Talking-head Generation with Rhythmic Head Motion (ECCV 2020)

Pytorch implementation for audio driven talking-head video synthesize. Given an inputed sampled video frames and a driving audio, our model makes use of 3D facial generation process to generate a head speaking the audio. Moreover, our model achieves controllable head motion as well as facial emotion, which results in more realistic talking-head video. We implement the model based on coding framework of few-shot-vid2vid.

Code Implementation

In this section, we will introduce how to implement our method. Including prerequest, dataset, training and testing.

Prerequest

We run our code in Linux system with NVIDIA GPU and CUDA. To run the code, please prepare:

  • Python 3
  • Pytorch 1.3
  • Numpy
  • dlib
  • dominate

Dataset

We train and test our model in four datasets, Crema, Gride, Voxceleb, Lrs3 dataset.

For each of these datasets, we generate landmarks, 3D facial frames and calculate rotation of each targeted frames. The preprocess code will be released soon.

Training

FlowNet2 is applied in our model to guide the generation of optic flow between different frames. Compile flownet and download a pretrained weight with:

python scripts/download_flownet2.py

Taken Voxceleb as example, our model can be trained by running example code

bash script/train_g8.sh

By this way, the model creates landmarks as intermediate generation based on audio input. And then it generates synthesized image by hybrid embedding module as well as nonlinear composition module, which takes both synthesized landmarks, generated 3D projection facial image, and sampled video frames as input.
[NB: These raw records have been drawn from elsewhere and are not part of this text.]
File: src/rtl/resp_packer.sv
// Serialises ALU results (two bytes, low first) and register read data (one byte)
// into a byte-wide TX FIFO, stalling on fifo_full and flagging discarded responses.
module resp_packer
   import resp_packer_pkg::*;
#(
   parameter int data_width = DATA_WIDTH,
   parameter int res_width  = RES_WIDTH
) (
   input  logic                  clk,
   input  logic                  reset,
   input  logic [res_width-1:0]  alu_out,
   input  logic                  out_valid,
   input  logic [data_width-1:0] rddata,
   input  logic                  rddata_valid,
   input  logic                  fifo_full,
   output logic                  wr_inc,
   output logic [data_width-1:0] wr_data,
   output logic                  busy,
   output logic                  drop_err
);

   logic [1:0]           state, state_nxt;
   logic [res_width-1:0] holding;
   logic                 drop_nxt;

   always_ff @(posedge clk or negedge reset) begin
      if (!reset) state <= ST_IDLE;
      else        state <= state_nxt;
   end

   always_comb begin
      state_nxt = state;
      case (state)
         ST_IDLE: begin
            if (out_valid)         state_nxt = ST_SEND_LO;
            else if (rddata_valid) state_nxt = ST_SEND_RD;
         end
         ST_SEND_LO: if (wr_inc) state_nxt = ST_SEND_HI;
         ST_SEND_HI: if (wr_inc) state_nxt = ST_IDLE;
         ST_SEND_RD: if (wr_inc) state_nxt = ST_IDLE;
         default:    state_nxt = ST_IDLE;
      endcase
   end

   always_comb begin
      wr_inc  = 1'b0;
      wr_data = '0;
      busy    = (state != ST_IDLE);
      case (state)
         ST_SEND_LO, ST_SEND_RD: begin
            wr_inc  = !fifo_full;
            wr_data = holding[data_width-1:0];
         end
         ST_SEND_HI: begin
            wr_inc  = !fifo_full;
            wr_data = holding[res_width-1:data_width];
         end
         default: ;
      endcase
   end

   // A strobe is lost if the FSM is busy, or if read data collides with an ALU result.
   assign drop_nxt = (state != ST_IDLE) ? (out_valid || rddata_valid)
                                        : (out_valid && rddata_valid);

   always_ff @(posedge clk or negedge reset) begin
      if (!reset) begin
         holding  <= '0;
         drop_err <= 1'b0;
      end else begin
         drop_err <= drop_nxt;
         if (state == ST_IDLE) begin
            if (out_valid)         holding <= alu_out;
            else if (rddata_valid) holding[data_width-1:0] <= rddata;
         end
      end
   end

endmodule
## config.mk

```make
export PLATFORM = sky130hd
export DESIGN_NAME = icache_refill
export DESIGN_NICKNAME = d
export VERILOG_FILES = /design/src/rtl/icache_refill.sv
export SDC_FILE = /design/constraint.sdc
export NUM_CORES = 1
export LEC_CHECK = 0
export CAP_MARGIN = 20
export CORE_MARGIN = 1.5
export CORE_UTILIZATION = 49
export DETAILED_ROUTE_END_ITERATION = 6
export PLACE_DENSITY = 0.8
export SLEW_MARGIN = 20
export SYNTH_ARGS = -nofsm -noshare
export SYNTH_HDL_FRONTEND = slang
export SYNTH_SLANG_ARGS = --single-unit
```

## constraint.sdc

```tcl
create_clock -name clkIn -period 2.6 [get_ports clkIn]
set_input_delay 0.26 -clock clkIn [delete_from_list [all_inputs] [get_ports clkIn]]
set_output_delay 0.26 -clock clkIn [all_outputs]
set_load 0.005 [all_outputs]
```

## src/rtl/icache_refill.sv

```systemverilog
// Instruction-cache line refill engine: fetches one aligned line from a byte-wide
// RAM port, assembles it little-endian and presents it to the cache as a 1-cycle pulse.
module icache_refill #(
    parameter int BLOCK_WIDTH = 4,
    parameter int BLOCK_SIZE  = 2 ** BLOCK_WIDTH
) (
    input  logic                        clkIn,
    input  logic                        resetIn,
    input  logic                        reqValid,
    input  logic [31:0]                 reqAddr,
    input  logic                        ramGrant,
    input  logic [7:0]                  ramDataIn,
    output logic [31:0]                 ramAddr,
    output logic                        ramReadEn,
    output logic                        busy,
    output logic                        memDataValid,
    output logic [31-BLOCK_WIDTH:0]     memAddr,
    output logic [BLOCK_SIZE*8-1:0]     memDataOut
);

    localparam int LINE_W = 32 - BLOCK_WIDTH;
    localparam logic [BLOCK_WIDTH:0] SIZE_C = BLOCK_SIZE[BLOCK_WIDTH:0];
    localparam logic [BLOCK_WIDTH:0] LAST_C = SIZE_C - 1'b1;

    typedef enum logic [1:0] {IDLE, FETCH, DONE} state_t;

    state_t                    state_q, state_d;
    logic [LINE_W-1:0]         line_q, line_d;
    logic [LINE_W-1:0]         mem_addr_q, mem_addr_d;
    logic [BLOCK_WIDTH:0]      issue_cnt_q, issue_cnt_d;
    logic [BLOCK_WIDTH:0]      recv_cnt_q, recv_cnt_d;
    logic                      rd_en_q, rd_en_d;
    logic [31:0]               addr_q, addr_d;
    logic [BLOCK_SIZE*8-1:0]   line_buf_q, line_buf_d;

    // Offset bits of the request are irrelevant: refills are always line-aligned.
    logic unused_offset;
    assign unused_offset = ^reqAddr[BLOCK_WIDTH-1:0];

    always_comb begin
        state_d      = state_q;
        line_d       = line_q;
        mem_addr_d   = mem_addr_q;
        issue_cnt_d  = issue_cnt_q;
        recv_cnt_d   = recv_cnt_q;
        line_buf_d   = line_buf_q;
        ramAddr      = addr_q;
        ramReadEn    = 1'b0;
        busy         = (state_q != IDLE);
        memDataValid = (state_q == DONE);

        case (state_q)
            IDLE: begin
                if (reqValid) begin
                    line_d      = reqAddr[31:BLOCK_WIDTH];
                    issue_cnt_d = '0;
                    recv_cnt_d  = '0;
                    state_d     = FETCH;
                end
            end
            FETCH: begin
                if (ramGrant && (issue_cnt_q < SIZE_C)) begin
                    ramReadEn   = 1'b1;
                    ramAddr     = {line_q, issue_cnt_q[BLOCK_WIDTH-1:0]};
                    issue_cnt_d = issue_cnt_q + 1'b1;
                end
                // RAM data arrives one cycle after its address; capture ignores grant.
                if (rd_en_q) begin
                    line_buf_d[{recv_cnt_q[BLOCK_WIDTH-1:0], 3'b000} +: 8] = ramDataIn;
                    recv_cnt_d = recv_cnt_q + 1'b1;
                    if (recv_cnt_q == LAST_C) begin
                        state_d    = DONE;
                        mem_addr_d = line_q;
                    end
                end
            end
            DONE:    state_d = IDLE;
            default: state_d = IDLE;
        endcase

        rd_en_d = ramReadEn;
        addr_d  = ramAddr;
    end

    always_ff @(posedge clkIn) begin
        if (resetIn) begin
            state_q     <= IDLE;
            line_q      <= '0;
            mem_addr_q  <= '0;
            issue_cnt_q <= '0;
            recv_cnt_q  <= '0;
            rd_en_q     <= 1'b0;
            addr_q      <= '0;
            line_buf_q  <= '0;
        end else begin
            state_q     <= state_d;
            line_q      <= line_d;
            mem_addr_q  <= mem_addr_d;
            issue_cnt_q <= issue_cnt_d;
            recv_cnt_q  <= recv_cnt_d;
            rd_en_q     <= rd_en_d;
            addr_q      <= addr_d;
            line_buf_q  <= line_buf_d;
        end
    end

    assign memAddr    = mem_addr_q;
    assign memDataOut = line_buf_q;

endmodule
```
We also apply multiple choices to train your own model. The entire example bash code is shown as below:

CUDA_VISIBLE_DEVICES=[CUDA Ids] python train.py \
--name face8_vox_new \
--dataset_mode facefore \
--adaptive_spade \
--warp_ref \
--warp_ani \
--spade_combine \
--add_raw_loss \
--gpu_ids [Gpu Ids] \
--batchSize 4 \
--nThreads 8 \
--niter 1000 \
--niter_single 1001 \
--n_shot 8 \
--n_frames_G 1 \
--dataroot 'voxceleb2' \
--dataset_name vox \
--save_epoch_freq 1 \
--display_freq 5000 \
--continue_train \
--use_new \
--crop_ref
  • To indicate directory of model, please sepecify its name in --name which will be created in checkpoints. Moreover, if --continue_train is provided, model will load pretrained weight from directory described by --name. User can also use --dataset_mode to define dataloader to be applied. For example --dataset_mode facefore indicates data/facefore_dataset.py will be exploited.
  • In order to control general training process, please use --batchSize for number of training example for each epoch, --niter to set total number of epoches of training. Note that our model has the capacity to support temporal training in the future, --n_frames_G refers to number of images to be used for each time slice, and --niter_single indicates in which epoch the model starts to trained temporally. (Currently, we only support non-temporal training).
  • For purpose of ablation study, you can modify the model with --warp_ref, --warp_ani, which refers to whether compose synthesized image with warpped sampled image or 3D facial image specifically. If specific --spade_combine, the model will be train with nonlinear composed module. Otherwise, linear composed module will be applied. If specific --use_new, hybrid embedding module and a noval composition method will be contained in the model, otherwise, method similar to few-shot-vid2vid will be exploited. Furthermore, please use --no_warp for composition method with non-warpping (original) images, --no_atten for mean-embeding rather than hybrid embedding.

Testing

After training, you can test results on datasets (e.g. voxceleb) by using following simple script:

bash test_demo.sh

The script will load videos in demo directory and synthesized videos by take several sampled frames as reference from related one. Required file for each video will be disucss later.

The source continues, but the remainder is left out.